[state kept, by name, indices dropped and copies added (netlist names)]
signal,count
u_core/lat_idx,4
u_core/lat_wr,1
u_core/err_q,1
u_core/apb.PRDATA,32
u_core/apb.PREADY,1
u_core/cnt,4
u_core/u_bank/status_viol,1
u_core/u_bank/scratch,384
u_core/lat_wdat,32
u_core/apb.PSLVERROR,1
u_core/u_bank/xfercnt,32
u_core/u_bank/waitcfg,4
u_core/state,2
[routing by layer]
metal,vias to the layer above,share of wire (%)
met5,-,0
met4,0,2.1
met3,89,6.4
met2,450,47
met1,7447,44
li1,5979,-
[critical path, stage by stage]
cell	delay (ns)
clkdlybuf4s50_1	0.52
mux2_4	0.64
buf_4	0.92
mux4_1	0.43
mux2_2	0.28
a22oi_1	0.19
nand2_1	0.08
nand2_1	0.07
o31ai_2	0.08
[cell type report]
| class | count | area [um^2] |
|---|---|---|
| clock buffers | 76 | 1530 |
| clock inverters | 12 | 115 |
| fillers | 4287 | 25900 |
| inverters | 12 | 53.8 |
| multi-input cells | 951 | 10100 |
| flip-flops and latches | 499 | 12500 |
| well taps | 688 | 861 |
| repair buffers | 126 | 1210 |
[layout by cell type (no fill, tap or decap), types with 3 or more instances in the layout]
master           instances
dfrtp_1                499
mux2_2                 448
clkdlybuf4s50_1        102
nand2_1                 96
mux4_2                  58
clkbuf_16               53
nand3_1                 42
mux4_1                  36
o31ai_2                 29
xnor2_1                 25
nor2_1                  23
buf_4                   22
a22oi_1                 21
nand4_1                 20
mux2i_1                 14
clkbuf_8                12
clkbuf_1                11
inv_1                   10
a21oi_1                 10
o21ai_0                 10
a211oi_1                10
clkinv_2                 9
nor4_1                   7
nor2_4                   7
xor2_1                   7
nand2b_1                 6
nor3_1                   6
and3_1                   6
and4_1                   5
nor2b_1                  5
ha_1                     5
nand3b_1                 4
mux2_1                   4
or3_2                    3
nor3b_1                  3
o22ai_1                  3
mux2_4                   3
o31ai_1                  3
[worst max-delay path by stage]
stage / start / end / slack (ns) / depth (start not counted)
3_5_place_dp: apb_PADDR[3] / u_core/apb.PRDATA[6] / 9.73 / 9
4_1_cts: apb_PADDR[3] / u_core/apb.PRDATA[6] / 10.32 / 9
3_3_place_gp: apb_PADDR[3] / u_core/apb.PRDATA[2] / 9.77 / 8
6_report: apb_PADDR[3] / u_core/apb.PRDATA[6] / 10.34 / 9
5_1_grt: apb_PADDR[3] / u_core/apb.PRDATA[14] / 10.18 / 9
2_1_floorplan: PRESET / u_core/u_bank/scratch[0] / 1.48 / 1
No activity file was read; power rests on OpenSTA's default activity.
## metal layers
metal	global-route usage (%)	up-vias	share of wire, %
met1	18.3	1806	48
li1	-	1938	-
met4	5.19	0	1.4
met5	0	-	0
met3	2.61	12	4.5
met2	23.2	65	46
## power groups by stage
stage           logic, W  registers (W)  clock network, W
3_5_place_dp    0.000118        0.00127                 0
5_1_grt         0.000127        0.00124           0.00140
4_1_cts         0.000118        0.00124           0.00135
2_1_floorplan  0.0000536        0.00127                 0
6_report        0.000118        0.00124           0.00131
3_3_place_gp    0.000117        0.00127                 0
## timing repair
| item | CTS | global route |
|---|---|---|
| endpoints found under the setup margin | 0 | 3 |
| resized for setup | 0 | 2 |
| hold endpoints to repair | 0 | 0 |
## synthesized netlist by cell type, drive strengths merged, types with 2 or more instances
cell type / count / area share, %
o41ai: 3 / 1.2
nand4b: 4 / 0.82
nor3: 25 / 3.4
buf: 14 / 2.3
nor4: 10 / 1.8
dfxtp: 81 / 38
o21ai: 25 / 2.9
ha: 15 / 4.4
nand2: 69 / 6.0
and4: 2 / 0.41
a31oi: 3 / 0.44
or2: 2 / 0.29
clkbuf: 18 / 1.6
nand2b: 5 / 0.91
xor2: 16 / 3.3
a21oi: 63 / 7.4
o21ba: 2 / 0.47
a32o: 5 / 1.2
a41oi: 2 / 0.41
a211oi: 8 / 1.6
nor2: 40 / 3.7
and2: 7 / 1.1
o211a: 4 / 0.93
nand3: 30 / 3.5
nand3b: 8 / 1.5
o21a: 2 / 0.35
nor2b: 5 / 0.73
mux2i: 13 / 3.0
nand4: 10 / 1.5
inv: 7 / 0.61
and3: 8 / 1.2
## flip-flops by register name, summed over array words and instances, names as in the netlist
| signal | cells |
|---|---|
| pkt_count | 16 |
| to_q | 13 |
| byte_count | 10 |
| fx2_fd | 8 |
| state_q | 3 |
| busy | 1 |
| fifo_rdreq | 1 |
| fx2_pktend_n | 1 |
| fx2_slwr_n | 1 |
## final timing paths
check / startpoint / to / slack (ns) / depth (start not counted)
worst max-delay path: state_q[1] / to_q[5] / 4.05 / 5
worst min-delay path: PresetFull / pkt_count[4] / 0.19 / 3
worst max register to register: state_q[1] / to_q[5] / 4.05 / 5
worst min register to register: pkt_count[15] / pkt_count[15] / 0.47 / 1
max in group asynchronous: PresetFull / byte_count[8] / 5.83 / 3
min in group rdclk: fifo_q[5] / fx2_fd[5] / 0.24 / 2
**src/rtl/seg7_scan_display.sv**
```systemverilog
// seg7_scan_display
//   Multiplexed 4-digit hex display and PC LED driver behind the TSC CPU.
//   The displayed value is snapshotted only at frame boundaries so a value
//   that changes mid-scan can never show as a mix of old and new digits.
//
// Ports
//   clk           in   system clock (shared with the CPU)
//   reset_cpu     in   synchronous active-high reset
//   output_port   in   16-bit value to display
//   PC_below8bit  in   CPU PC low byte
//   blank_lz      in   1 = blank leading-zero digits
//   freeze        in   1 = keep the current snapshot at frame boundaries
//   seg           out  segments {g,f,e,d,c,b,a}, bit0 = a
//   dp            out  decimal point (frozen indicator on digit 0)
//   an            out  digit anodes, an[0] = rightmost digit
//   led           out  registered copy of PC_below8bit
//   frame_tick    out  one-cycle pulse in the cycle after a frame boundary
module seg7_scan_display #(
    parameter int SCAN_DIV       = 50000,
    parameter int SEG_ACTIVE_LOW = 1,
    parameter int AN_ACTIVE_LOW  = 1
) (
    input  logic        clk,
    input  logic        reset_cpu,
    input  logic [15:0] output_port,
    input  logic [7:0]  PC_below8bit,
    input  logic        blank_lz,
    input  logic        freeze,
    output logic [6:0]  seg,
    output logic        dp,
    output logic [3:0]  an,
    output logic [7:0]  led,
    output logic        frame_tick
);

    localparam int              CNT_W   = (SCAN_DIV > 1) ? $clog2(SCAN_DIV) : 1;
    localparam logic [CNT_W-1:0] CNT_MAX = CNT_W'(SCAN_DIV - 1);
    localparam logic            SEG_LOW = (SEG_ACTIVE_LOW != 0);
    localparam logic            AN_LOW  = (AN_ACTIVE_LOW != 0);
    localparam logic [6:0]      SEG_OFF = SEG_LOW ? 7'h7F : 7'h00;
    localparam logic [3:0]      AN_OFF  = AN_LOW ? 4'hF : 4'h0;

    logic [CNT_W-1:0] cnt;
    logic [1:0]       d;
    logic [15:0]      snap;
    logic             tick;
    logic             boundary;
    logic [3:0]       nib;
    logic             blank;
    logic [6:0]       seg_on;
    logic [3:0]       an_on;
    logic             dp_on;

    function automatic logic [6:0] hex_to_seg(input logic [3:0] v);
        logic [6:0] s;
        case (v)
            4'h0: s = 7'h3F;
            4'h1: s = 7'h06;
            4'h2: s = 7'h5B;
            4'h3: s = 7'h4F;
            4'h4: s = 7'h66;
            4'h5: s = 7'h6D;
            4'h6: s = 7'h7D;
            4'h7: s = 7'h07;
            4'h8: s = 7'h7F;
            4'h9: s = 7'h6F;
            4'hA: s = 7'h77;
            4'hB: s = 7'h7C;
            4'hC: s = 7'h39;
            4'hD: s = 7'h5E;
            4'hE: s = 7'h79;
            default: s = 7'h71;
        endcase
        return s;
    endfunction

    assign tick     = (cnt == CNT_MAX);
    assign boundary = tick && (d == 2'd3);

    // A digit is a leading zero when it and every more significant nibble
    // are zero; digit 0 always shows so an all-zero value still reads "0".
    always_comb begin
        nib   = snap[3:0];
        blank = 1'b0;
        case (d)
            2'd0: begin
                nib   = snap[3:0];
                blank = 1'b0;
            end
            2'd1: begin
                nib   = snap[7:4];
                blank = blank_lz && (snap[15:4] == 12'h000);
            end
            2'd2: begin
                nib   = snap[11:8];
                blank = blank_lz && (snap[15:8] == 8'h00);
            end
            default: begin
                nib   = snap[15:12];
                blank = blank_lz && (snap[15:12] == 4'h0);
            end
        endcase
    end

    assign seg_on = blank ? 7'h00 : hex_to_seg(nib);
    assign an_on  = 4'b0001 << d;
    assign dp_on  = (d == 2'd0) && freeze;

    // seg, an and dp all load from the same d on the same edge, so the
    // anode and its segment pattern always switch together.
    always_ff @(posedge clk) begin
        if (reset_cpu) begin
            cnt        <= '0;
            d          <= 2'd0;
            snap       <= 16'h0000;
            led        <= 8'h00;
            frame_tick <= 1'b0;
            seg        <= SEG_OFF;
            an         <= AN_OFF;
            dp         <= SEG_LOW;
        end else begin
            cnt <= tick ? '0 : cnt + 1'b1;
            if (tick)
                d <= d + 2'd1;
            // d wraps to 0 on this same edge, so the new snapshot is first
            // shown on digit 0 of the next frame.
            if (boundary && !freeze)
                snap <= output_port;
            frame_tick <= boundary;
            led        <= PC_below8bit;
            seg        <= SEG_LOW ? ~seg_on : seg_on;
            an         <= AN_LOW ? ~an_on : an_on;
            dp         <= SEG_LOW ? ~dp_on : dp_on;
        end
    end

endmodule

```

■ ■ ■

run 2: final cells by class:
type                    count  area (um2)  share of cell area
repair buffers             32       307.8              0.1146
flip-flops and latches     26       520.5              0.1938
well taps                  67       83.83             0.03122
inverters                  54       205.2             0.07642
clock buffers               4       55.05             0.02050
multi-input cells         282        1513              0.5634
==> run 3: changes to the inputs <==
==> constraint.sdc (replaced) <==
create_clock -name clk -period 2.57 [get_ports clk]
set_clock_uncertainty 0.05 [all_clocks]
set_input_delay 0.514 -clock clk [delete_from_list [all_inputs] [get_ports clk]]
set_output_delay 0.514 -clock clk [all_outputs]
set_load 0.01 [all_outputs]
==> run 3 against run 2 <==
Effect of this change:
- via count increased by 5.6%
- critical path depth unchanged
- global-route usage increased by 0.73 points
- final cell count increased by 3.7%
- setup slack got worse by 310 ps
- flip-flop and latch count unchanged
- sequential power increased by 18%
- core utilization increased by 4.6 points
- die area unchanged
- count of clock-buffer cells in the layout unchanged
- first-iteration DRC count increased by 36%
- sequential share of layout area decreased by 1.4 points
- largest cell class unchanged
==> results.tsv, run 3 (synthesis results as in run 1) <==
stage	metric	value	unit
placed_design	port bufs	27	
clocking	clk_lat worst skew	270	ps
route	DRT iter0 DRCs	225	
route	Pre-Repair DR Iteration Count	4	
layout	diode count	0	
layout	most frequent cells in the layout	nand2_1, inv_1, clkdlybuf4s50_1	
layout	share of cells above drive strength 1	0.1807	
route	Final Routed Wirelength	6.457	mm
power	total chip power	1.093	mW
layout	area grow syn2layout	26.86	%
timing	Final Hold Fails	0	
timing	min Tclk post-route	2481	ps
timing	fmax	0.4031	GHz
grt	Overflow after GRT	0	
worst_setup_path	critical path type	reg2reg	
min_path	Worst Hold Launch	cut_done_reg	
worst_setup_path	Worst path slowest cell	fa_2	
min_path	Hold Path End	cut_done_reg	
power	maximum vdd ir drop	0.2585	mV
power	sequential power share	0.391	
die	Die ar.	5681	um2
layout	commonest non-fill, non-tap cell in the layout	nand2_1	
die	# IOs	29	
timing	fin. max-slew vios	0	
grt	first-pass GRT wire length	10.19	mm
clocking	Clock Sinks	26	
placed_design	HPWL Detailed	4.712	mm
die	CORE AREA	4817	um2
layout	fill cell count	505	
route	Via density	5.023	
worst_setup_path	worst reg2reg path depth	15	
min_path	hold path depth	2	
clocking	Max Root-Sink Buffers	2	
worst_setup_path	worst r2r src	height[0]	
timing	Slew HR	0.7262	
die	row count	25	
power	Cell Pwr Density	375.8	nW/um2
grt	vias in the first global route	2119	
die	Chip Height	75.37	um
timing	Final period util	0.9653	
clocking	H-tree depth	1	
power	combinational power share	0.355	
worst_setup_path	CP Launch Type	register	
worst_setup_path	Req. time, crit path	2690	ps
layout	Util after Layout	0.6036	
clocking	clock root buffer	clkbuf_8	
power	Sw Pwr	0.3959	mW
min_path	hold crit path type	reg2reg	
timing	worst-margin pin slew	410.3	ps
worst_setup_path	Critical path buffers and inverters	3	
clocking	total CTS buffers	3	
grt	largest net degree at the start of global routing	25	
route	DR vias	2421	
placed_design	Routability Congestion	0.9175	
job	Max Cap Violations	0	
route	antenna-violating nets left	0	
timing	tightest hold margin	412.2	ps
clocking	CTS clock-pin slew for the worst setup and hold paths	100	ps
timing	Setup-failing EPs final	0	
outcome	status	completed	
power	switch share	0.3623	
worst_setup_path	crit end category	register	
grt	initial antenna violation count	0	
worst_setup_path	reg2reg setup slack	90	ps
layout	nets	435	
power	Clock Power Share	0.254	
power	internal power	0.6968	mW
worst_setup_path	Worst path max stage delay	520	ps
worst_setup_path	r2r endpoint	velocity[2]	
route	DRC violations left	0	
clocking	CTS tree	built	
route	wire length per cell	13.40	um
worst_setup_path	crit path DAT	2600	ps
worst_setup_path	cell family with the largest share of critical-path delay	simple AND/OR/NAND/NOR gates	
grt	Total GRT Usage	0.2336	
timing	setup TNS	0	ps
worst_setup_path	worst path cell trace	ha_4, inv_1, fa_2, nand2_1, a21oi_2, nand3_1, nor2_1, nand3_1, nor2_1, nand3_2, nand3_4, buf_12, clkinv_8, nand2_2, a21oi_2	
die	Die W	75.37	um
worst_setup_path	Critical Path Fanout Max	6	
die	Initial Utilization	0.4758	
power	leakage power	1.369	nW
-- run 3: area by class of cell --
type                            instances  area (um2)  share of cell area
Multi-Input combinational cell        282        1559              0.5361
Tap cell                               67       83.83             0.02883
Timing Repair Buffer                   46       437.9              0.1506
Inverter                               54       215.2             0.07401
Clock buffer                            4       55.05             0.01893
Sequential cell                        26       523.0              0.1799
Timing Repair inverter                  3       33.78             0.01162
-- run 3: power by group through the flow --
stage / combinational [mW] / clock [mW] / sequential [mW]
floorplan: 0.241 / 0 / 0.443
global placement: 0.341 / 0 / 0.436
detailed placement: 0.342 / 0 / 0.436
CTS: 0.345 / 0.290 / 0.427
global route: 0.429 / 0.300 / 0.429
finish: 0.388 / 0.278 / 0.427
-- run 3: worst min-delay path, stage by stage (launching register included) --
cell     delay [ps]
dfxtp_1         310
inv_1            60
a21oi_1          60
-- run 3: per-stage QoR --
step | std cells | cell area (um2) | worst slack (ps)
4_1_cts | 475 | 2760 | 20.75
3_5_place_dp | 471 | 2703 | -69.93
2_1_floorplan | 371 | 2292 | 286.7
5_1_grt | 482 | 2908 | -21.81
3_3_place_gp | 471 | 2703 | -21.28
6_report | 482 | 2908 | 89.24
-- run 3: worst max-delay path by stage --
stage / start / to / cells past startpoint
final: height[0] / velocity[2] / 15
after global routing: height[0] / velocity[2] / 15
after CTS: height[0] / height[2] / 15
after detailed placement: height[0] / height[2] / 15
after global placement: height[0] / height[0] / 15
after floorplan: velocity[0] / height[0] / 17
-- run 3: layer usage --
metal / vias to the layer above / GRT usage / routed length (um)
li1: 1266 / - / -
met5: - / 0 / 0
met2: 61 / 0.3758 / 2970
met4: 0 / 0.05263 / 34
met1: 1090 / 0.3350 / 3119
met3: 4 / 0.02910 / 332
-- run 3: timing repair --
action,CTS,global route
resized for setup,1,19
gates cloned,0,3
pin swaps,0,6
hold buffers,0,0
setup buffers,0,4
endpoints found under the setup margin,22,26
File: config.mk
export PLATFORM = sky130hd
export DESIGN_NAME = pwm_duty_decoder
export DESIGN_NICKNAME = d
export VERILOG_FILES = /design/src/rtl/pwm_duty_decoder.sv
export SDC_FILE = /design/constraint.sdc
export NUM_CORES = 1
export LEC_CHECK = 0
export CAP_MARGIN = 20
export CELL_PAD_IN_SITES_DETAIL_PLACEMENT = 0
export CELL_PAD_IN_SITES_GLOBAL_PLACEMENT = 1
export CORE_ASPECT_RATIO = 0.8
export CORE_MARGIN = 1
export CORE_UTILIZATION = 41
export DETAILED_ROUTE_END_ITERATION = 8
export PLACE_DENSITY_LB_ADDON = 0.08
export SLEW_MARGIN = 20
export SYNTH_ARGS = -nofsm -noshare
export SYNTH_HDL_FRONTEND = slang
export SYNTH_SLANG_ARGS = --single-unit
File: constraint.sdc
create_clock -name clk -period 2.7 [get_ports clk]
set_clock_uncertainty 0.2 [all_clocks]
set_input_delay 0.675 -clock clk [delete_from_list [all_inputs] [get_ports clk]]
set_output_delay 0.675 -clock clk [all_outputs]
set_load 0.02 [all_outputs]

■ ■ ■

◆ Problem details ◆
From the entries above, return exactly the line containing "o21ba: 2 / 0.47", the line containing "and3: 8 / 1.2", and all lines between, and nothing else.

◆ Written response ◆
o21ba: 2 / 0.47
a32o: 5 / 1.2
a41oi: 2 / 0.41
a211oi: 8 / 1.6
nor2: 40 / 3.7
and2: 7 / 1.1
o211a: 4 / 0.93
nand3: 30 / 3.5
nand3b: 8 / 1.5
o21a: 2 / 0.35
nor2b: 5 / 0.73
mux2i: 13 / 3.0
nand4: 10 / 1.5
inv: 7 / 0.61
and3: 8 / 1.2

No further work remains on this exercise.